====== Materials provided

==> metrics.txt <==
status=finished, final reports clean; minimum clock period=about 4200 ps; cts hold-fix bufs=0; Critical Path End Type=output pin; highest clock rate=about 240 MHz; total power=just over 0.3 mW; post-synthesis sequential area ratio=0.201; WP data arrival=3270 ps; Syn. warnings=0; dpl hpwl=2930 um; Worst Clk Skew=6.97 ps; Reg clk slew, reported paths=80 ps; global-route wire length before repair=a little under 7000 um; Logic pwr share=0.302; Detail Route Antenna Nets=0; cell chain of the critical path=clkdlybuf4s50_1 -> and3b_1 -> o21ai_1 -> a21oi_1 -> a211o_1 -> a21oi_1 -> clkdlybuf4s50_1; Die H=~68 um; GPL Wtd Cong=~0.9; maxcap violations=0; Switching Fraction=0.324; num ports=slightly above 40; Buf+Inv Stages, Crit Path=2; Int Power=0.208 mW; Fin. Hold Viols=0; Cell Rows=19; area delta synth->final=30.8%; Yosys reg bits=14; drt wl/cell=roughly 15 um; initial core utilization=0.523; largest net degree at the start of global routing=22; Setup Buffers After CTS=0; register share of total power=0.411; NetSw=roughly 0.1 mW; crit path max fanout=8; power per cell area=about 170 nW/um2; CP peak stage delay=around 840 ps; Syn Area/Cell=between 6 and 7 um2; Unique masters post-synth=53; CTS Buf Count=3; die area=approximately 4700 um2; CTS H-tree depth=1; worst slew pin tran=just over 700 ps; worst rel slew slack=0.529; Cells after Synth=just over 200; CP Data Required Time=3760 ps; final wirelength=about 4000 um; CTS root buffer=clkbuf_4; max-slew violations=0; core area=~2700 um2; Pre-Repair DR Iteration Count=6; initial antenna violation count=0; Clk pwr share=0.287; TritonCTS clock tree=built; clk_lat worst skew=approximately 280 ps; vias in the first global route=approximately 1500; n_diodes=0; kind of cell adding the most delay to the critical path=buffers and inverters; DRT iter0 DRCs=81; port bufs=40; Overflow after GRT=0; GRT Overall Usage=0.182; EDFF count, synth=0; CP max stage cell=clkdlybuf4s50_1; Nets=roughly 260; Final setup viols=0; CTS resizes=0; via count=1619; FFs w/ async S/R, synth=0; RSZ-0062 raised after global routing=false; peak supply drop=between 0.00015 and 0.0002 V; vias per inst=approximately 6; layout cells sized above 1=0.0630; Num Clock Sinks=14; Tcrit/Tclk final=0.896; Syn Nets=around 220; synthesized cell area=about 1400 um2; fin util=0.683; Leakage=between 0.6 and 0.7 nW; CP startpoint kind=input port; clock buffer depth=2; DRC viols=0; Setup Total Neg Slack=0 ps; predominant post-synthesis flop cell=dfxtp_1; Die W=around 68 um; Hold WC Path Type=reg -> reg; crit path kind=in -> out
### config.mk
export PLATFORM = sky130hd
export DESIGN_NAME = mem_wait_responder
export DESIGN_NICKNAME = d
export VERILOG_FILES = /design/src/rtl/mem_wait_responder.sv
export SDC_FILE = /design/constraint.sdc
export NUM_CORES = 1
export LEC_CHECK = 0
export CAP_MARGIN = 40
export CORE_UTILIZATION = 55
export DETAILED_ROUTE_END_ITERATION = 16
export GPL_TIMING_DRIVEN = 0
export PLACE_DENSITY = 0.73
export SYNTH_ARGS = -nofsm -noshare
export SYNTH_HDL_FRONTEND = slang
export SYNTH_SLANG_ARGS = --single-unit
### constraint.sdc
create_clock -name clk -period 3.13 [get_ports clk]
set_clock_uncertainty 0.1 [all_clocks]
set_input_delay 0.4695 -clock clk [delete_from_list [all_inputs] [get_ports clk]]
set_output_delay 0.4695 -clock clk [all_outputs]
set_load 0.01 [all_outputs]
### src/rtl/uart_tx_arb.sv
// Two-requester command arbiter feeding a UART byte transmitter.
// Each 16-bit command is sent high byte first, then an idle gap.
module uart_tx_arb #(
  parameter int IDLE_GAP = 2
) (
  input  logic        clk,
  input  logic        rst,
  input  logic [15:0] req0_cmd,
  input  logic        req0_vld,
  output logic        req0_rdy,
  input  logic [15:0] req1_cmd,
  input  logic        req1_vld,
  output logic        req1_rdy,
  output logic [7:0]  tx_data,
  output logic        tx_vld,
  input  logic        tx_rdy,
  output logic        grant,
  output logic        busy,
  output logic [15:0] cmd_cnt
);

  typedef enum logic [1:0] {
    IDLE,
    SEND_HI,
    SEND_LO,
    GAP
  } state_t;

  localparam logic [3:0] GAP_LOAD =
    4'((IDLE_GAP > 0) ? IDLE_GAP - 1 : 0);

  state_t      state_q, state_d;
  logic        ptr_q, ptr_d;
  logic        grant_q, grant_d;
  logic [15:0] hold_q, hold_d;
  logic [15:0] cnt_q, cnt_d;
  logic [3:0]  gap_q, gap_d;
  logic        pick1;
  logic        idle;

  always_ff @(posedge clk) begin
    if (rst) begin
      state_q <= IDLE;
      ptr_q   <= 1'b0;
      grant_q <= 1'b0;
      hold_q  <= 16'h0000;
      cnt_q   <= 16'h0000;
      gap_q   <= 4'd0;
    end else begin
      state_q <= state_d;
      ptr_q   <= ptr_d;
      grant_q <= grant_d;
      hold_q  <= hold_d;
      cnt_q   <= cnt_d;
      gap_q   <= gap_d;
    end
  end

  // Requester 1 wins when alone or when the pointer favours it.
  always_comb begin
    idle     = (state_q == IDLE);
    pick1    = req1_vld & (~req0_vld | ptr_q);
    req0_rdy = idle & ~rst & req0_vld & ~pick1;
    req1_rdy = idle & ~rst & pick1;
  end

  always_comb begin
    state_d = state_q;
    ptr_d   = ptr_q;
    grant_d = grant_q;
    hold_d  = hold_q;
    cnt_d   = cnt_q;
    gap_d   = gap_q;
    unique case (state_q)
      IDLE: begin
        if (req0_rdy | req1_rdy) begin
          hold_d  = pick1 ? req1_cmd : req0_cmd;
          grant_d = pick1;
          ptr_d   = ~pick1;
          state_d = SEND_HI;
        end
      end
      SEND_HI: begin
        if (tx_rdy) state_d = SEND_LO;
      end
      SEND_LO: begin
        if (tx_rdy) begin
          cnt_d = cnt_q + 16'd1;
          if (IDLE_GAP == 0) begin
            state_d = IDLE;
          end else begin
            state_d = GAP;
            gap_d   = GAP_LOAD;
          end
        end
      end
      GAP: begin
        if (gap_q == 4'd0) state_d = IDLE;
        else gap_d = gap_q - 4'd1;
      end
    endcase
  end

  always_comb begin
    tx_vld  = 1'b0;
    tx_data = 8'h00;
    unique case (state_q)
      SEND_HI: begin
        tx_vld  = 1'b1;
        tx_data = hold_q[15:8];
      end
      SEND_LO: begin
        tx_vld  = 1'b1;
        tx_data = hold_q[7:0];
      end
      default: ;
    endcase
  end

  assign grant   = grant_q;
  assign busy    = ~idle;
  assign cmd_cnt = cnt_q;

endmodule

============

- Task statement -
Return the entries above exactly, each one complete.

- Output below -
==> metrics.txt <==
status=finished, final reports clean; minimum clock period=about 4200 ps; cts hold-fix bufs=0; Critical Path End Type=output pin; highest clock rate=about 240 MHz; total power=just over 0.3 mW; post-synthesis sequential area ratio=0.201; WP data arrival=3270 ps; Syn. warnings=0; dpl hpwl=2930 um; Worst Clk Skew=6.97 ps; Reg clk slew, reported paths=80 ps; global-route wire length before repair=a little under 7000 um; Logic pwr share=0.302; Detail Route Antenna Nets=0; cell chain of the critical path=clkdlybuf4s50_1 -> and3b_1 -> o21ai_1 -> a21oi_1 -> a211o_1 -> a21oi_1 -> clkdlybuf4s50_1; Die H=~68 um; GPL Wtd Cong=~0.9; maxcap violations=0; Switching Fraction=0.324; num ports=slightly above 40; Buf+Inv Stages, Crit Path=2; Int Power=0.208 mW; Fin. Hold Viols=0; Cell Rows=19; area delta synth->final=30.8%; Yosys reg bits=14; drt wl/cell=roughly 15 um; initial core utilization=0.523; largest net degree at the start of global routing=22; Setup Buffers After CTS=0; register share of total power=0.411; NetSw=roughly 0.1 mW; crit path max fanout=8; power per cell area=about 170 nW/um2; CP peak stage delay=around 840 ps; Syn Area/Cell=between 6 and 7 um2; Unique masters post-synth=53; CTS Buf Count=3; die area=approximately 4700 um2; CTS H-tree depth=1; worst slew pin tran=just over 700 ps; worst rel slew slack=0.529; Cells after Synth=just over 200; CP Data Required Time=3760 ps; final wirelength=about 4000 um; CTS root buffer=clkbuf_4; max-slew violations=0; core area=~2700 um2; Pre-Repair DR Iteration Count=6; initial antenna violation count=0; Clk pwr share=0.287; TritonCTS clock tree=built; clk_lat worst skew=approximately 280 ps; vias in the first global route=approximately 1500; n_diodes=0; kind of cell adding the most delay to the critical path=buffers and inverters; DRT iter0 DRCs=81; port bufs=40; Overflow after GRT=0; GRT Overall Usage=0.182; EDFF count, synth=0; CP max stage cell=clkdlybuf4s50_1; Nets=roughly 260; Final setup viols=0; CTS resizes=0; via count=1619; FFs w/ async S/R, synth=0; RSZ-0062 raised after global routing=false; peak supply drop=between 0.00015 and 0.0002 V; vias per inst=approximately 6; layout cells sized above 1=0.0630; Num Clock Sinks=14; Tcrit/Tclk final=0.896; Syn Nets=around 220; synthesized cell area=about 1400 um2; fin util=0.683; Leakage=between 0.6 and 0.7 nW; CP startpoint kind=input port; clock buffer depth=2; DRC viols=0; Setup Total Neg Slack=0 ps; predominant post-synthesis flop cell=dfxtp_1; Die W=around 68 um; Hold WC Path Type=reg -> reg; crit path kind=in -> out
### config.mk
export PLATFORM = sky130hd
export DESIGN_NAME = mem_wait_responder
export DESIGN_NICKNAME = d
export VERILOG_FILES = /design/src/rtl/mem_wait_responder.sv
export SDC_FILE = /design/constraint.sdc
export NUM_CORES = 1
export LEC_CHECK = 0
export CAP_MARGIN = 40
export CORE_UTILIZATION = 55
export DETAILED_ROUTE_END_ITERATION = 16
export GPL_TIMING_DRIVEN = 0
export PLACE_DENSITY = 0.73
export SYNTH_ARGS = -nofsm -noshare
export SYNTH_HDL_FRONTEND = slang
export SYNTH_SLANG_ARGS = --single-unit
### constraint.sdc
create_clock -name clk -period 3.13 [get_ports clk]
set_clock_uncertainty 0.1 [all_clocks]
set_input_delay 0.4695 -clock clk [delete_from_list [all_inputs] [get_ports clk]]
set_output_delay 0.4695 -clock clk [all_outputs]
set_load 0.01 [all_outputs]
### src/rtl/uart_tx_arb.sv
// Two-requester command arbiter feeding a UART byte transmitter.
// Each 16-bit command is sent high byte first, then an idle gap.
module uart_tx_arb #(
  parameter int IDLE_GAP = 2
) (
  input  logic        clk,
  input  logic        rst,
  input  logic [15:0] req0_cmd,
  input  logic        req0_vld,
  output logic        req0_rdy,
  input  logic [15:0] req1_cmd,
  input  logic        req1_vld,
  output logic        req1_rdy,
  output logic [7:0]  tx_data,
  output logic        tx_vld,
  input  logic        tx_rdy,
  output logic        grant,
  output logic        busy,
  output logic [15:0] cmd_cnt
);

  typedef enum logic [1:0] {
    IDLE,
    SEND_HI,
    SEND_LO,
    GAP
  } state_t;

  localparam logic [3:0] GAP_LOAD =
    4'((IDLE_GAP > 0) ? IDLE_GAP - 1 : 0);

  state_t      state_q, state_d;
  logic        ptr_q, ptr_d;
  logic        grant_q, grant_d;
  logic [15:0] hold_q, hold_d;
  logic [15:0] cnt_q, cnt_d;
  logic [3:0]  gap_q, gap_d;
  logic        pick1;
  logic        idle;

  always_ff @(posedge clk) begin
    if (rst) begin
      state_q <= IDLE;
      ptr_q   <= 1'b0;
      grant_q <= 1'b0;
      hold_q  <= 16'h0000;
      cnt_q   <= 16'h0000;
      gap_q   <= 4'd0;
    end else begin
      state_q <= state_d;
      ptr_q   <= ptr_d;
      grant_q <= grant_d;
      hold_q  <= hold_d;
      cnt_q   <= cnt_d;
      gap_q   <= gap_d;
    end
  end

  // Requester 1 wins when alone or when the pointer favours it.
  always_comb begin
    idle     = (state_q == IDLE);
    pick1    = req1_vld & (~req0_vld | ptr_q);
    req0_rdy = idle & ~rst & req0_vld & ~pick1;
    req1_rdy = idle & ~rst & pick1;
  end

  always_comb begin
    state_d = state_q;
    ptr_d   = ptr_q;
    grant_d = grant_q;
    hold_d  = hold_q;
    cnt_d   = cnt_q;
    gap_d   = gap_q;
    unique case (state_q)
      IDLE: begin
        if (req0_rdy | req1_rdy) begin
          hold_d  = pick1 ? req1_cmd : req0_cmd;
          grant_d = pick1;
          ptr_d   = ~pick1;
          state_d = SEND_HI;
        end
      end
      SEND_HI: begin
        if (tx_rdy) state_d = SEND_LO;
      end
      SEND_LO: begin
        if (tx_rdy) begin
          cnt_d = cnt_q + 16'd1;
          if (IDLE_GAP == 0) begin
            state_d = IDLE;
          end else begin
            state_d = GAP;
            gap_d   = GAP_LOAD;
          end
        end
      end
      GAP: begin
        if (gap_q == 4'd0) state_d = IDLE;
        else gap_d = gap_q - 4'd1;
      end
    endcase
  end

  always_comb begin
    tx_vld  = 1'b0;
    tx_data = 8'h00;
    unique case (state_q)
      SEND_HI: begin
        tx_vld  = 1'b1;
        tx_data = hold_q[15:8];
      end
      SEND_LO: begin
        tx_vld  = 1'b1;
        tx_data = hold_q[7:0];
      end
      default: ;
    endcase
  end

  assign grant   = grant_q;
  assign busy    = ~idle;
  assign cmd_cnt = cnt_q;

endmodule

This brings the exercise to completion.